What follows belongs to an exercise in optimizing a design on an open flow for small area and a short achievable clock period; a production flow would make more cautious choices. RTL that was checked went through simulation tests only; none was proved equivalent to the original. No activity file was given, so power comes from the tool's default toggle rates.

## bpu_top
module bpu_top (
   input  logic        clk_i,
   input  logic        rst_i,
   input  logic [31:0] curr_pc_i,
   output logic        pred_taken_o,
   output logic [31:0] pred_target_o,
   output logic        btb_hit_o,
   input  logic        res_valid_i,
   input  logic [31:0] res_pc_i,
   input  logic [31:0] res_target_i,
   input  logic        res_taken_i,
   input  logic        res_mispredict_i,
   output logic [31:0] mispred_cnt_o
);
   branch_predictor u_bp (.*);
endmodule
For scale: about 3,700 cells after synthesis, about 170 I/O pins, ~64,000 um2 of cells after synthesis.
export LEC_CHECK = 0
export CAP_MARGIN = 20
export CORE_MARGIN = 2
export CORE_UTILIZATION = 40
export CTS_BUF_LIST = sky130_fd_sc_hd__clkbuf_4 sky130_fd_sc_hd__clkbuf_8
export SETUP_SLACK_MARGIN = 2.5
export SLEW_MARGIN = 20
export SYNTH_HIERARCHICAL = 1
create_clock -name core_clock -period 7.0 [get_ports {clk_i}]
run.sh (not shown) runs the stock make flow with config.mk's settings and CLKGATE_MAP_FILE= SYNTH_SCRIPT=/design/flow/synth_recipe.tcl, a recipe that flattens the netlist after the stock synthesis.
The baseline produced a clean layout.
Rerun with:
Settings changed: CORE_UTILIZATION 40 to 60, CTS_BUF_LIST sky130_fd_sc_hd__clkbuf_4 sky130_fd_sc_hd__clkbuf_8 to not set.
=> Design area decreases by 0.94%. Core utilization rose by 24 points. Clock-buffer cell count goes down by 151.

☆ ☆ ☆ ☆

▸ **What is required**
Your task is to retype the complete material exactly as it was given.

▸ **Task output**
What follows belongs to an exercise in optimizing a design on an open flow for small area and a short achievable clock period; a production flow would make more cautious choices. RTL that was checked went through simulation tests only; none was proved equivalent to the original. No activity file was given, so power comes from the tool's default toggle rates.

## bpu_top
module bpu_top (
   input  logic        clk_i,
   input  logic        rst_i,
   input  logic [31:0] curr_pc_i,
   output logic        pred_taken_o,
   output logic [31:0] pred_target_o,
   output logic        btb_hit_o,
   input  logic        res_valid_i,
   input  logic [31:0] res_pc_i,
   input  logic [31:0] res_target_i,
   input  logic        res_taken_i,
   input  logic        res_mispredict_i,
   output logic [31:0] mispred_cnt_o
);
   branch_predictor u_bp (.*);
endmodule
For scale: about 3,700 cells after synthesis, about 170 I/O pins, ~64,000 um2 of cells after synthesis.
export LEC_CHECK = 0
export CAP_MARGIN = 20
export CORE_MARGIN = 2
export CORE_UTILIZATION = 40
export CTS_BUF_LIST = sky130_fd_sc_hd__clkbuf_4 sky130_fd_sc_hd__clkbuf_8
export SETUP_SLACK_MARGIN = 2.5
export SLEW_MARGIN = 20
export SYNTH_HIERARCHICAL = 1
create_clock -name core_clock -period 7.0 [get_ports {clk_i}]
run.sh (not shown) runs the stock make flow with config.mk's settings and CLKGATE_MAP_FILE= SYNTH_SCRIPT=/design/flow/synth_recipe.tcl, a recipe that flattens the netlist after the stock synthesis.
The baseline produced a clean layout.
Rerun with:
Settings changed: CORE_UTILIZATION 40 to 60, CTS_BUF_LIST sky130_fd_sc_hd__clkbuf_4 sky130_fd_sc_hd__clkbuf_8 to not set.
=> Design area decreases by 0.94%. Core utilization rose by 24 points. Clock-buffer cell count goes down by 151.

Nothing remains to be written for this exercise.